What Is a Herniated Disc?
A herniated disc (or disk) is also referred to as a slipped or ruptured disc. Spinal discs are rubbery cushions that sit between individual vertebrae. As a disc naturally degenerates with age, the soft jelly-like center of the disc (nucleus) can herniate or tear through the tougher, rubbery exterior (annulus). This can occur at any point of the spine, but the most common location is between the fourth and fifth lumbar vertebrae in the lower back.
The symptoms of a herniated disc vary, depending on the exact location of the herniation. In some cases, a herniated disc may not cause any symptoms at all.
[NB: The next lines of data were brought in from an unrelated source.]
==> src/rtl/core/pump_motor_plant_model_step_defines.svh <==
// Assertion macros shared by the pump plant model RTL.
// Used by the files that carry concurrent checks; no other dependencies.
`ifndef PUMP_MOTOR_PLANT_MODEL_STEP_DEFINES_SVH
`define PUMP_MOTOR_PLANT_MODEL_STEP_DEFINES_SVH
`ifndef SYNTHESIS
`define PMP_ASSERT(label, clk, rst, prop) \
   label: assert property (@(posedge clk) disable iff (rst) (prop)) \
      else $error("pmp check failed");
`define PMP_ASSERT_NEXT(label, clk, rst, ante, cons) \
   label: assert property (@(posedge clk) disable iff (rst) (ante) |=> (cons)) \
      else $error("pmp check failed");
`else
`define PMP_ASSERT(label, clk, rst, prop)
`define PMP_ASSERT_NEXT(label, clk, rst, ante, cons)
`endif
`endif

==> src/rtl/core/pmp_pkg.sv <==
// Package for the pump plant model: widths, constants, codes, item types,
// CORDIC arctangent table. No dependencies.
package pmp_pkg;

   localparam int PHASE_BITS_DEF = 32;
   localparam int SINE_ITER_DEF  = 16;
   localparam int ITER_IDX_W     = 5;

   localparam int REQ_W      = 16;
   localparam int RSP_W      = 112;
   localparam int CSR_IDX_W  = 3;
   localparam int CSR_DATA_W = 17;

   localparam logic [31:0] SLOW_INC32 = 32'd34178264;
   localparam logic [31:0] JIT_INC32  = 32'd478495693;
   localparam logic signed [33:0] CORDIC_X0 = 34'sd652032874;

   localparam logic [16:0] SPEED_FULL = 17'd65536;
   localparam logic [23:0] TEMP_RESET = 24'd1638400;
   localparam logic [23:0] TEMP_MAX   = 24'hFF_FFFF;
   localparam logic [39:0] RUN_MAX    = 40'hFF_FFFF_FFFF;
   localparam logic [14:0] HOUR_DIV   = 15'd28125;
   localparam logic [34:0] HOURS_MAX  = 35'((64'hFF_FFFF_FFFF * 64'd512) / 64'd28125);
   localparam logic [14:0] HREM_MAX   = 15'((64'hFF_FFFF_FFFF * 64'd512) % 64'd28125);

   // reciprocals: x/100 = (x*M100)>>30, x/10 = (x*M10)>>20, x/28125 = (x*M28125)>>42
   localparam logic [23:0] M100   = 24'd10737419;
   localparam logic [16:0] M10    = 17'd104858;
   localparam logic [27:0] M28125 = 28'd156374991;

   typedef enum logic [CSR_IDX_W-1:0] {
      CSR_INTERVAL = 3'd0,
      CSR_DUTY     = 3'd1,
      CSR_OVERTEMP = 3'd2,
      CSR_RAMP     = 3'd3,
      CSR_THERMAL  = 3'd4
   } csr_idx_type;

   typedef enum logic [1:0] {
      MD_STOP     = 2'd0,
      MD_AUTO     = 2'd1,
      MD_HAND     = 2'd2,
      MD_AUTO_ALT = 2'd3
   } mode_type;

   typedef struct packed {
      logic       active;
      logic       manual;
      logic [6:0] sp;
   } item_type;

   typedef struct packed {
      logic               done;
      logic signed [17:0] sine;
   } sine_rsp_type;

   function automatic logic [29:0] atan_turn(input logic [ITER_IDX_W-1:0] i);
      logic [29:0] a;
      unique case (i)
         5'd0:  a = 30'd536870912;
         5'd1:  a = 30'd316933406;
         5'd2:  a = 30'd167458907;
         5'd3:  a = 30'd85004756;
         5'd4:  a = 30'd42667331;
         5'd5:  a = 30'd21354465;
         5'd6:  a = 30'd10679838;
         5'd7:  a = 30'd5340245;
         5'd8:  a = 30'd2670163;
         5'd9:  a = 30'd1335087;
         5'd10: a = 30'd667544;
         5'd11: a = 30'd333772;
         5'd12: a = 30'd166886;
         5'd13: a = 30'd83443;
         5'd14: a = 30'd41722;
         5'd15: a = 30'd20861;
         5'd16: a = 30'd10430;
         5'd17: a = 30'd5215;
         5'd18: a = 30'd2608;
         5'd19: a = 30'd1304;
         5'd20: a = 30'd652;
         5'd21: a = 30'd326;
         5'd22: a = 30'd163;
         5'd23: a = 30'd81;
         default: a = 30'd0;
      endcase
      return a;
   endfunction

endpackage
If symptoms do occur, they include, but are not limited to, the following:
- Arm or leg pain
- Pain in the lower back
- Pain that spreads from the back to the buttocks, thighs or calves
- Pain that is sharp or burning
- Pain that is worse at night or with certain movements
- Pain that worsens after sitting or standing
- Pain when walking a short distance
- Numbness, tingling, burning or aching sensations
- Muscle weakness that causes stumbling or affects the ability to lift or hold items
In most cases, a herniated disc is caused by gradual, age-related wear and tear or disc degeneration. As the discs become less flexible, they are more likely to rupture or tear with a minor twist or strain. Other causes include trauma, a heavy blow to the back, or twisting or turning while lifting a heavy item. Most individuals cannot identify what caused their herniated disc.
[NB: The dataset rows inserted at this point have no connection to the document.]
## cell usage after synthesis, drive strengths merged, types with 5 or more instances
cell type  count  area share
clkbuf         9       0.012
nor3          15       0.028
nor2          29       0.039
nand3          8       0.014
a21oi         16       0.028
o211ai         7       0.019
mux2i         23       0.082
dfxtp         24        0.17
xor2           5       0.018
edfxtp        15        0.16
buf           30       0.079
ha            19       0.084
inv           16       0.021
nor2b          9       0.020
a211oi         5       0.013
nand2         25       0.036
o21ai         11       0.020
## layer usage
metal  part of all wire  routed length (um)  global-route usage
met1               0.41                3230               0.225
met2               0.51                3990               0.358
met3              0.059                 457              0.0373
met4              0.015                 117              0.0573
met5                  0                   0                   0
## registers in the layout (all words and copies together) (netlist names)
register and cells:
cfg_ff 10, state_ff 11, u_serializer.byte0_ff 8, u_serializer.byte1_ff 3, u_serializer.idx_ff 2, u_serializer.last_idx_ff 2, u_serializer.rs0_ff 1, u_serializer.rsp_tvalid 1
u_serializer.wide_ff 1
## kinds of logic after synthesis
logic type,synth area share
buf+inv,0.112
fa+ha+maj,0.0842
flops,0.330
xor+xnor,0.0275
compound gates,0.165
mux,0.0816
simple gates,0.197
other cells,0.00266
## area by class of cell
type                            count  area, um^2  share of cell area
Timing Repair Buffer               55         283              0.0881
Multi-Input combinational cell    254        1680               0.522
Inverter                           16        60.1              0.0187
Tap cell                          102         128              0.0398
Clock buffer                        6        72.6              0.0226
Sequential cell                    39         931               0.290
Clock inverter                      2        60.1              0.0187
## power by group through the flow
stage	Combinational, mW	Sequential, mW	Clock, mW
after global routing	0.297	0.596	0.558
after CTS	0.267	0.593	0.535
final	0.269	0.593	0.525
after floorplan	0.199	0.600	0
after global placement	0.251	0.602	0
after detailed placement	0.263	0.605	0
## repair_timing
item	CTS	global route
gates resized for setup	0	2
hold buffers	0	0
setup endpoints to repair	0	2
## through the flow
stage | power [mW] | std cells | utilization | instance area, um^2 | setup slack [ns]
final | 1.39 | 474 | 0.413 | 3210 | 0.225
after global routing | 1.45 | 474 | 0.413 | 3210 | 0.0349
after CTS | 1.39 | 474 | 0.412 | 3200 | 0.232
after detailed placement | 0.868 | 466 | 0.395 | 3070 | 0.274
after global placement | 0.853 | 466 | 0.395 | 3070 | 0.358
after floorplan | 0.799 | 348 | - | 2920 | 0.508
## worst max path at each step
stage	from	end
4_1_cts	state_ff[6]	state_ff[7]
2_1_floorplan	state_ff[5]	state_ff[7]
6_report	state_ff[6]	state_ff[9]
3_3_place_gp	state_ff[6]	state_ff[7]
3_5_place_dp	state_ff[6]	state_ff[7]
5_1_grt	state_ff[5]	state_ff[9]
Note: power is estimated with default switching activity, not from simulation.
<file path="config.mk">
export PLATFORM = sky130hd
export DESIGN_NAME = save_blob_deframer_crc
export DESIGN_NICKNAME = d
export VERILOG_FILES = /design/src/hw/rtl/sbdc_pkg.sv /design/src/hw/rtl/sbdc_in_reg.sv /design/src/hw/rtl/sbdc_core.sv /design/src/hw/rtl/sbdc_out_reg.sv /design/src/hw/rtl/save_blob_deframer_crc.sv
export SDC_FILE = /design/constraint.sdc
export NUM_CORES = 1
export LEC_CHECK = 0
export BUFFER_PORTS_ARGS = -buffer_cell sky130_fd_sc_hd__buf_2
export CAP_MARGIN = 20
export CORE_ASPECT_RATIO = 1.25
export CORE_MARGIN = 10
export CORE_UTILIZATION = 61
export DETAILED_ROUTE_END_ITERATION = 10
export PLACE_DENSITY = 0.8
export REMOVE_ABC_BUFFERS = 1
export SLEW_MARGIN = 20
export SYNTH_ARGS = -nofsm -noshare
export SYNTH_HDL_FRONTEND = slang
export SYNTH_SLANG_ARGS = --single-unit
</file>
<file path="constraint.sdc">
create_clock -name clk -period 17.91 [get_ports clk]
set_input_delay 2.6865 -clock clk [delete_from_list [all_inputs] [get_ports clk]]
set_output_delay 2.6865 -clock clk [all_outputs]
set_load 0.02 [all_outputs]
</file>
General risk factors for a herniated disc include, but are not limited to, the following:
- Weight — Excess weight puts stress on the lower back.
- Occupation — Physically demanding jobs that require repetitive lifting, pulling, pushing, bending or twisting can put pressure on the spine.
- Genetics — Disc herniation can be an inherited predisposition.
- Smoking — Smoking reduces the supply of oxygen to the discs, causing discs to break down more quickly.